(Saved entries)
----
Source: an optimization exercise on an open RTL-to-GDS flow (aim: small area). Production flows keep margins and buffers that such runs may drop.
The RTL was checked by simulation tests, not by an equivalence proof against the original design.
No activity file was given, so power comes from the tool's default toggle rates.

## design/flow/flow/run.sh

```bash
#!/bin/bash
# The standard ORFS layout (the standard.sh) with these changes:
#  - every input and output port is still buffered, with the smallest buffer cell;
#  - clock tree synthesis uses small buffers, fixed sink clustering and no dummy loads.
set -euo pipefail
export BUFFER_PORTS_ARGS="-buffer_cell sky130_fd_sc_hd__buf_1"
export CTS_ARGS="-sink_clustering_enable -repair_clock_nets -buf_list sky130_fd_sc_hd__clkbuf_4 -sink_clustering_size 12 -sink_clustering_max_diameter 45 -dont_use_dummy_load"
bash standard.sh > standard_flow.log 2>&1
```

## design/flow/standard.sh

```bash
#!/bin/bash
# synth_recipe.tcl (not shown) runs the flow's synth.tcl, then flattens the netlist and writes it again
# the make line also repeats each setting of config.mk as NAME=value (left out here)
make -C /OpenROAD-flow-scripts/flow DESIGN_CONFIG=/design/flow/config.mk WORK_HOME=/design/flow/orfs CLKGATE_MAP_FILE= SYNTH_SCRIPT=/design/flow/synth_recipe.tcl "${@:-finish}"
```

## design/flow/config.mk

```make
export PLATFORM = sky130hd
export DESIGN_NAME = ecb
export DESIGN_NICKNAME = ecb
export VERILOG_FILES = /design/flow/design.v
export SDC_FILE = /design/flow/constraint.sdc
export NUM_CORES = 4
export LEC_CHECK = 0
export ABC_AREA = 1
export CAP_MARGIN = 20
export CORE_MARGIN = 2
export CORE_UTILIZATION = 40
export SLEW_MARGIN = 20
```

## design/flow/constraint.sdc

```tcl
create_clock -name core_clock -period 10.0 [get_ports {clk}]
set_input_delay 2.0000 -clock core_clock [delete_from_list [all_inputs] [get_ports {clk}]]
set_output_delay 2.0000 -clock core_clock [all_outputs]
set_load 0.01 [all_outputs]
```

## design/flow/design.v

```verilog
module ecb (
    input  wire        clk,
    input  wire        rst,         
    input  wire        in_valid,
    input  wire [7:0]  in_data,
    input  wire        in_last,
    output wire        in_ready,
    output reg         done,
    output reg  [3:0]  status,
    output reg  [63:0] rdata
);
    localparam [3:0] O_NOP = 4'd0, O_RD = 4'd1, O_VER = 4'd2, O_ILL = 4'd3,
                     O_BLD = 4'd4, O_BLDT = 4'd5, O_STA = 4'd6, O_SETTH = 4'd7,
                     O_INIT = 4'd8, O_SMP = 4'd9, O_CLS = 4'd10;
    reg  [3:0]   ph;           
    reg          clr;          
    reg  [4:0]   k;            
    reg  [3:0]   op;
    reg  [7:0]   b1;           
    reg          pend, run;
    reg  [11:0]  acc;
    reg          cy;
    reg          cmp_dec, cmp_lt, wrx;    
    reg          veq, bad_opc, nanf, mnz;
    reg          base_valid, delta_valid, wrap_rx, wrap_tx, th_valid;
    reg  [127:0] bs;    
    reg  [127:0] dl;    
    reg  [127:0] fa;    
    reg  [31:0]  th;    
    reg  [63:0]  sg;    
    wire [7:0] bs_m  = bs[127:120];
    wire [7:0] dl_m  = dl[127:120];
    wire [7:0] fa_m  = fa[127:120];
    wire [7:0] fa_j1 = fa[15:8];
    wire [7:0] th_m  = th[31:24];
    wire [7:0] sg_m  = sg[63:56];
    wire [7:0] rr_m  = rdata[7:0];
    wire [7:0] rr_c1 = rdata[55:48];
    wire [7:0] rr_c5 = rdata[23:16];    
    wire       pm2_hi     = (ph[3] && ph[2:1] != 2'b00) || (ph[3:1] == 3'b000);    
    wire [7:0] stage_main = ph[3]  ? sg_m      : rr_m;       
    wire [7:0] stage_j1   = pm2_hi ? sg[15:8]  : rr_c1;      
    function [3:0] opdec;
        input [7:0] b;
        case (b)
            8'h00: opdec = O_NOP;
            8'h01: opdec = O_RD;
            8'h10: opdec = O_BLD;
            8'h11: opdec = O_BLDT;
            8'h12: opdec = O_VER;
            8'h13: opdec = O_STA;
            8'h20: opdec = O_INIT;
            8'h21: opdec = O_SMP;
            8'h30: opdec = O_SETTH;
            8'h31: opdec = O_CLS;
            default: opdec = O_ILL;
        endcase
    endfunction
    function [4:0] oplen;
        input [3:0] o;
        case (o)
            O_NOP:   oplen = 5'd1;
            O_RD:    oplen = 5'd2;
            O_BLD:   oplen = 5'd7;
            O_BLDT:  oplen = 5'd7;
            O_VER:   oplen = 5'd13;
            O_STA:   oplen = 5'd13;
            O_INIT:  oplen = 5'd17;
            O_SMP:   oplen = 5'd18;
            O_SETTH: oplen = 5'd4;
            O_CLS:   oplen = 5'd10;
            default: oplen = 5'd0;
        endcase
    endfunction
    function [3:0] cpos;
        input [3:0] o;
        case (o)
            O_BLD, O_BLDT:  cpos = 4'd6;
            O_STA:          cpos = 4'd2;
            O_SETTH:        cpos = 4'd3;
            O_INIT:         cpos = 4'd8;
            O_SMP:          cpos = 4'd9;
            default:        cpos = 4'd10;
        endcase
    endfunction
    wire       stg  = (k != 5'd0) && (op[3:2] != 2'b00);
    wire [3:0] tpos = cpos(op) - k[3:0];
    assign in_ready = !pend && !run && (!stg || ph == tpos);
    wire accept = in_valid && in_ready;
    reg  [7:0] rsrc;      
    reg  [1:0] rring;     
    reg        rfromr;    
    reg  [3:0] rq;
    reg  [3:0] rn;
    reg        rok;
    wire [8:0] sum;
    wire [3:0] cnt = ph - rq;    
    wire       rwin = (rn == 4'd8) ? !cnt[3] :
                      (rn == 4'd3) ? (cnt[3:2] == 2'b00 && cnt[1:0] != 2'b11) :
                      (rn == 4'd2) ? (cnt[3:1] == 3'b000) : (cnt == 4'd0);
    wire       built  = (fa_m[2:0] != 3'd0);                 
    wire [7:0] csum_b = (cnt == 4'd6) ? ((b1 == 8'h29) ? {4'd0, acc[11:8]} : acc[7:0]) :
                        (cnt == 4'd7) ? {4'd0, acc[11:8]} : 8'd0;
    always @(*) begin
        rok    = 1'b1;
        rq     = 4'd0;
        rn     = 4'd1;
        rsrc   = 8'd0;
        rring  = 2'd0;
        rfromr = 1'b0;
        case (b1)
            8'h00: rsrc = {4'd0, status};
            8'h01: begin rfromr = 1'b1; rring = 2'd3; rq = 4'd3; end
            8'h10: begin rfromr = 1'b1; rq = 4'd5; end
            8'h11: begin rsrc = csum_b; rn = 4'd8; end              
            8'h12: begin rsrc = {7'd0, fa_m[7]}; rq = 4'd7; end
            8'h13: begin rfromr = (cnt == 4'd0); rsrc = {4'd0, fa_m[3:0]}; rq = 4'd6; rn = 4'd2; end
            8'h20: begin rsrc = built ? 8'hA0 : 8'h00; rq = 4'd4; end
            8'h21: begin rsrc = {7'd0, built}; rq = 4'd4; end
            8'h22, 8'h23: ;
            8'h24: begin rsrc = {5'd0, fa_m[2:0]}; rq = 4'd4; end
            8'h25: begin rfromr = 1'b1; rq = 4'd3; end
            8'h26: begin rfromr = 1'b1; rq = 4'd2; end
            8'h27: begin rfromr = 1'b1; rq = 4'd1; end
            8'h28: begin rfromr = 1'b1; rq = 4'd0; end
            8'h29: begin rsrc = (cnt == 4'd6) ? csum_b : 8'd0; rn = 4'd8; end
            8'h2A: begin rsrc = (cnt == 4'd6) ? csum_b : 8'd0; rn = 4'd8; end
            8'h30: begin rsrc = {7'd0, fa_m[3]};   rq = 4'd4; end
            8'h31: begin rsrc = {6'd0, fa_m[5:4]}; rq = 4'd4; end
            8'h32: begin rsrc = {6'd0, fa_m[7:6]}; rq = 4'd4; end
            8'h33: begin rfromr = 1'b1; rq = 4'd15; end
            8'h34: begin rfromr = 1'b1; rq = 4'd14; end
            8'h35: begin rfromr = 1'b1; rq = 4'd13; end
            8'h36: begin rfromr = 1'b1; rq = 4'd12; end
            8'h37: begin rfromr = 1'b1; rq = 4'd10; rn = 4'd2; end
            8'h38, 8'h39: begin rfromr = 1'b1; rq = 4'd8; rn = 4'd2; end
            8'h3A: begin rfromr = 1'b1; rq = 4'd10; rn = 4'd2; end
            8'h3B: begin rsrc = {7'd0, (cnt == 4'd2) && !cy}; rq = 4'd10; rn = 4'd3; end    
            8'h40: begin rfromr = 1'b1; rring = 2'd1; rq = 4'd0; rn = 4'd8; end
            8'h41: begin rfromr = 1'b1; rring = 2'd1; rq = 4'd8; rn = 4'd8; end
            8'h42: rsrc = {7'd0, base_valid};
            8'h43: begin rfromr = 1'b1; rring = 2'd2; rq = 4'd0; rn = 4'd8; end
            8'h44: begin rfromr = 1'b1; rring = 2'd2; rq = 4'd8; rn = 4'd8; end
            8'h45: rsrc = {7'd0, delta_valid};
            8'h46: rsrc = {7'd0, wrap_rx};
            8'h47: rsrc = {7'd0, wrap_tx};
            8'h50: begin rfromr = 1'b1; rring = 2'd3; rq = 4'd2; end
            8'h51: begin rfromr = 1'b1; rring = 2'd3; rq = 4'd1; end
            8'h52: begin rfromr = 1'b1; rring = 2'd3; rq = 4'd0; end
            8'h53: rsrc = {7'd0, th_valid};
            8'h54: begin rsrc = {6'd0, fa_m[5:4]}; rq = 4'd7; end
            8'h55: begin rsrc = {7'd0, fa_m[6]};   rq = 4'd7; end
            default: rok = 1'b0;
        endcase
    end
    reg [3:0] fcode;
    always @(*) begin
        fcode = 4'd0;
        if (op == O_ILL)
            fcode = 4'd1;
        else if (k != oplen(op))
            fcode = 4'd2;
        else if ((op == O_SMP || op == O_CLS) && b1[7:1] != 7'd0)
            fcode = 4'd8;
        else begin
            case (op)
                O_RD:          if (!rok) fcode = 4'd7;
                O_BLD, O_BLDT: if (bad_opc) fcode = 4'd3;
                O_SMP:         if (!base_valid) fcode = 4'd4;
                O_CLS:
                    if (b1[0]) begin
                        if (!th_valid) fcode = 4'd5;
                        else if (nanf) fcode = 4'd6;
                    end
                default: ;
            endcase
        end
    end
    wire ok   = (fcode == 4'd0);
    wire rdgo = (op == O_RD) && ok;
    wire xe   = run && ok && (op != O_RD);      
    wire [3:0] qs  = rdgo ? rq : (op == O_CLS) ? 4'd8 : 4'd0;    
    wire [3:0] ph1 = ph + 4'd1;
    wire       rlate6 = (b1 == 8'h11) || (b1 == 8'h29) || (b1 == 8'h2A);
    wire       fin = rdgo ? (cnt == ((b1 == 8'h3B) ? 4'd9 : rlate6 ? 4'd13 : 4'd7)) : (ph1 == qs);
    wire rd_toff  = (b1[7:1] == 7'h1D);                
    wire rd_delta = (b1[7:1] == 7'h21) || (b1 == 8'h44);   
    wire rd_wrap  = b1[0] ? wrap_rx : wrap_tx;            
    reg [7:0] aa, bb;
    reg       ci;
    always @(*) begin
        aa = stage_main;
        bb = 8'd0;
        ci = 1'b0;
        if (op == O_RD) begin
            case (rring)
                2'd0: aa = (ph == 4'd4) ? {5'd0, fa_m[2:0]} : fa_m;    
                2'd1: aa = bs_m;
                2'd2: aa = dl_m;
                default: aa = th_m;
            endcase
            if (rd_toff) begin
                bb = ~fa_j1; ci = (ph == 4'd10) ? 1'b1 : cy;
            end else if (rd_delta) begin
                bb = {8{rd_wrap}}; ci = (ph[2:0] != 3'd0) && cy;
            end
        end else begin
            case (op)
                O_BLDT: begin
                    aa = (ph[3:1] == 3'b000) ? rr_c5 : stage_main;
                    bb = (ph[3:1] == 3'b001) ? stage_j1 : 8'd0;
                    ci = (ph == 4'd3) ? cy : 1'b0;
                end
                O_SMP: begin                   
                    bb = ~bs_m;
                    ci = (ph[2:0] == 3'd0) ? 1'b1 : cy;
                end
                O_CLS: begin                   
                    aa = acc[7:0]; bb = ~th_m; ci = 1'b1;
                end
                default: ;
            endcase
        end
    end
    assign sum = {1'b0, aa} + {1'b0, bb} + {8'd0, ci};
    wire [11:0] acc_base = run ? ((ph == 4'd0) ? 12'h0A1 : acc)
                               : ((k == 5'd2) ? 12'd0 : acc);    
    wire [7:0]  acc_add  = run ? sum[7:0] : in_data;
    wire [11:0] acc_nx   = acc_base + {4'd0, acc_add};
    wire vok_c = (b1 == 8'd11) && (acc != 12'd0) && veq;
    wire okst  = vok_c && cmp_dec;
    wire [7:0]  u2  = sg_m;
    wire [7:0]  u3  = rdata[63:56];
    wire [7:0]  u4  = rr_c1;
    wire [10:0] ue  = {u2[6:0], u3[7:4]};
    wire        u_big   = ue[10] && (ue[9:3] != 7'd0 || ue[2:0] == 3'd7);
    wire        u_small = !ue[10] && (ue[9:0] != 10'h3FF);
    wire [10:0] u_load  = u_small ? 11'd0 : u_big ? 11'h0FF :
                          {3'd6 - ue[2:0], 1'b1, u3[3:0], u4[7:5]};
    wire        u_lt    = !sum[8];                           
    wire        u_neg   = cmp_dec && !(veq && !mnz);         
    wire [1:0]  u_cls   = u_neg ? 2'd0 : {cmp_lt, wrx};
    wire ctr_x  = xe && (op == O_INIT || op == O_SMP);
    wire [7:0] bs_in = ctr_x ? stage_main : (clr ? 8'd0 : bs_m);
    wire [7:0] dl_in = ctr_x ? ((op == O_SMP) ? sum[7:0] : 8'd0) : (clr ? 8'd0 : dl_m);
    reg  [7:0] fa_wm, fa_wd;       
    always @(*) begin
        fa_wm = 8'h00;
        fa_wd = sum[7:0];
        if (xe) begin
            case (op)
                O_BLD, O_BLDT:
                    if (ph[3:1] == 3'b010)                    
                        fa_wm = ph[0] ? 8'hFF : 8'h07;
                    else if (ph[3:2] == 2'b00)
                        fa_wm = 8'hFF;
                O_VER, O_STA: begin
                    if (ph == 4'd6) begin
                        fa_wm = 8'hFF; fa_wd = acc[7:0];
                    end else if (ph == 4'd7) begin
                        fa_wm = 8'h8F; fa_wd = {vok_c, 3'd0, acc[11:8]};
                    end else if (op == O_STA && ph == 4'd4) begin
                        fa_wm = 8'hF8;
                        fa_wd = okst ? {cmp_lt, wrx, 2'd0, 1'b1, 3'd0}
                                     : {2'd0, (b1 != 8'd11) ? 2'd1 : (!vok_c) ? 2'd2 : 2'd3, 4'd0};
                    end else if (op == O_STA && ph[3]) begin
                        fa_wm = 8'hFF; fa_wd = okst ? stage_main : 8'd0;
                    end
                end
                O_CLS:
                    if (ph == 4'd7) begin
                        fa_wm = b1[0] ? 8'h70 : 8'h40;
                        fa_wd = {1'b0, b1[0], u_cls, 4'd0};
                    end
                default: ;
            endcase
        end
    end
    wire [7:0] fa_in = (fa_wm & fa_wd) | (~fa_wm & (clr ? 8'd0 : fa_m));
    wire th_fw = run && !ok && (ph[1:0] == 2'b11);        
    wire th_we = th_fw || (xe && (op == O_SETTH) && (ph[3:2] == 2'b00 && ph[1:0] != 2'b11));
    reg  [7:0] fbit;
    always @(*) begin
        case (fcode)
            4'd1: fbit = 8'h01;
            4'd2: fbit = 8'h02;
            4'd3: fbit = 8'h04;
            4'd4: fbit = 8'h08;
            4'd5: fbit = 8'h10;
            4'd6: fbit = 8'h20;
            4'd7: fbit = 8'h40;
            default: fbit = 8'h80;
        endcase
    end
    wire [7:0] th_wd = th_fw ? (th_m | fbit) : stage_main;
    wire [7:0] th_in = th_we ? th_wd : (clr ? 8'd0 : th_m);
    wire       swr   = accept && stg;
    wire       k2to10 = (k[4:3] == 2'b00 && k[2:1] != 2'b00) || (k[4:2] == 3'b010 && k[1:0] != 2'b11);
    wire [7:0] sg_in = (swr && tpos[3]) ? in_data : sg_m;
    wire [7:0] rd_in = (run && rdgo && rwin && !clr) ? (rfromr ? sum[7:0] : rsrc) : 8'd0;
    wire [7:0] rr_in = (run && rdgo) ? rd_in : (swr && !tpos[3]) ? in_data : rr_m;
    always @(posedge clk) begin
        bs    <= {bs[119:0], bs_in};
        dl    <= {dl[119:0], dl_in};
        fa    <= {fa[119:0], fa_in};
        th    <= {th[23:0], th_in};
        sg    <= {sg[55:0], sg_in};
        rdata <= {rr_in, rdata[63:8]};
        cy    <= sum[8];
    end
    always @(posedge clk) begin
        if (rst) begin
            ph      <= 4'd0;
            clr     <= 1'b1;
            k       <= 5'd0;
            pend    <= 1'b0;
            run     <= 1'b0;
            done    <= 1'b0;
            status  <= 4'd0;
            base_valid  <= 1'b0;
            delta_valid <= 1'b0;
            wrap_rx     <= 1'b0;
            wrap_tx     <= 1'b0;
            th_valid    <= 1'b0;
        end else begin
            ph   <= ph1;
            done <= 1'b0;
            if (ph == 4'd15)
                clr <= 1'b0;
            if (accept) begin
                if (k != 5'd31)
                    k <= k + 5'd1;
                if (k == 5'd0) begin
                    op   <= opdec(in_data);
                    nanf <= 1'b0;
                end
                if (k == 5'd1)
                    b1 <= in_data;
                if (in_last)
                    pend <= 1'b1;
                if (k != 5'd0) begin
                    case (op)
                        O_VER, O_STA: begin
                            if (k2to10)
                                acc <= acc_nx;
                            if (k == 5'd11)
                                veq <= (in_data == {4'd0, acc[11:8]});
                            if (k == 5'd12)
                                veq <= veq && (in_data == acc[7:0]);
                            if (k == 5'd2) begin
                                cmp_dec <= (in_data[7:2] == 6'd0);
                                cmp_lt  <= in_data[1];
                                wrx     <= in_data[0];
                            end
                        end
                        O_BLD:
                            if (k == 5'd2) bad_opc <= (in_data[7:3] != 5'd0) || (in_data[2:0] == 3'd0) || (in_data[2:1] == 2'b11);
                        O_BLDT:
                            if (k == 5'd2) bad_opc <= (in_data != 8'd4) && (in_data != 8'd5);
                        default: ;
                    endcase
                end
            end
            if (pend && ph1 == qs) begin
                pend <= 1'b0;
                run  <= 1'b1;
            end
            if (run) begin
                if (fin) begin
                    run    <= 1'b0;
                    done   <= 1'b1;
                    status <= fcode;
                    k <= 5'd0;
                end
            end
            if (run && op == O_RD && (ph[3:2] == 2'b00 || ph == 4'd4))      
                acc <= (ph == 4'd4 && !built) ? 12'd0 : acc_nx;
            if (xe) begin
                case (op)
                    O_INIT:
                        if (ph == 4'd0) begin
                            base_valid  <= 1'b1;
                            delta_valid <= 1'b0;
                            wrap_rx     <= 1'b0;
                            wrap_tx     <= 1'b0;
                        end
                    O_SMP: begin
                        if (ph == 4'd0)
                            delta_valid <= !b1[0];
                        if (ph == 4'd7)
                            wrap_rx <= !sum[8];
                        if (ph == 4'd15)
                            wrap_tx <= !sum[8];
                    end
                    O_SETTH:
                        if (ph == 4'd0)
                            th_valid <= 1'b1;
                    O_CLS: begin
                        if (ph == 4'd8) begin
                            acc     <= {1'b0, u_load};
                            cmp_dec <= u2[7];                    
                            veq     <= (ue == 11'd0);
                            bad_opc <= (ue == 11'h7FF);
                            mnz     <= (|u3[3:0]) || (|u4);
                        end
                        if (ph[3] && ph != 4'd8 && acc[10:8] != 3'd0)
                            acc <= {1'b0, acc[10:8] - 3'd1, 1'b0, acc[7:1]};
                        if (ph == 4'd0) begin
                            cmp_lt <= 1'b1;
                            wrx    <= !u_lt;
                        end
                        if ((ph == 4'd1 || ph == 4'd2) && u_lt) begin
                            cmp_lt <= 1'b0;
                            wrx    <= (ph == 4'd1);
                        end
                        if (ph != 4'd0 && ph[3:2] == 2'b00 || ph == 4'd4 || ph == 4'd5)
                            mnz <= mnz || (|stage_main);
                        if (ph == 4'd5)
                            nanf <= b1[0] && bad_opc && (mnz || (|stage_main));
                    end
                    default: ;
                endcase
            end
        end
    end
endmodule
```

==> summary.txt <==
==> cells in the mapped netlist, types with 19 or more instances <==
master and count:
edfxtp_1 31, nand2_1 316, o211ai_1 26, dfxtp_1 572
o21ai_0 123, ha_1 39, nor3_1 45, xor2_1 19
nand4_1 20, o22ai_1 27, inv_1 190, a21oi_1 84
nor2_1 143, nand3_1 91, clkbuf_1 24
==> per-stage QoR <==
stage                     power [W]  area [µm²]
after floorplan            0.003194       19220
after global placement     0.003547       20320
after detailed placement   0.003555       20320
after CTS                  0.004584       20860
after global routing       0.004765       20870
final                      0.004542       20870
==> registers in the layout (all words and copies together), names as in the netlist, 4 cells and up, named ones only <==
| name | count |
|---|---|
| dl | 128 |
| bs | 128 |
| sg | 64 |
| ph | 4 |
| status | 4 |
| k | 5 |
| th | 32 |
| fa | 128 |
| acc | 12 |
| op | 4 |
| b1 | 8 |
| rdata | 64 |
==> area by class of cell <==
type                    count  area [µm²]  area share, %
inverters                 202       758.2          3.633
clock buffers              71       533.0          2.554
flip-flops and latches    603       12380          59.33
diodes                      3       7.507        0.03597
well taps                 615       769.5          3.687
repair buffers            102       461.7          2.212
multi-input cells        1104        5957          28.54
==> metal layers <==
metal	GRT usage, %	share of wire [%]	vias to the layer above
li1	-	-	6771
met1	32.15	44	6769
met2	38.42	45	567
met3	5.228	6.7	144
met4	10.65	4.3	4
met5	0	0.040	-
==> worst max-delay path, delay by kind of cell, from the launching register on <==
| family | cells | cell delay (ns) |
|---|---|---|
| buf+inv | 5 | 0.84 |
| flops | 1 | 0.44 |
| fa+ha+maj | 3 | 1.08 |
| compound gates | 9 | 2.02 |
| xor+xnor | 2 | 0.28 |
| simple gates | 10 | 1.45 |
==> kinds of logic (layout without fill, tap and decap cells) <==
| group | Yosys count | in the layout |
|---|---|---|
| other | 0 | 3 |
| flip-flops | 603 | 603 |
| multiplexers | 1 | 1 |
| adder cells (fa/ha/maj) | 44 | 44 |
| AO/OA/AOI/OAI | 357 | 357 |
| XOR/XNOR | 29 | 29 |
| AND/OR/NAND/NOR | 673 | 673 |
| buffers and inverters | 235 | 375 |
==> where the power goes <==
part | internal [W] | switching (W) | total [W] | leakage [nW]
logic | 0.000227 | 0.000496 | 0.000723 | 3.48
clock network | 0.000327 | 0.000698 | 0.00103 | 0.327
registers | 0.00263 | 0.000161 | 0.00279 | 4.93
total | 0.00319 | 0.00136 | 0.00454 | 8.74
----
→ **WORK ORDER**: Lines containing the string "inverters" are the ones to copy from the entries above.

→ **SOLUTION**:
inverters                 202       758.2          3.633
| buffers and inverters | 235 | 375 |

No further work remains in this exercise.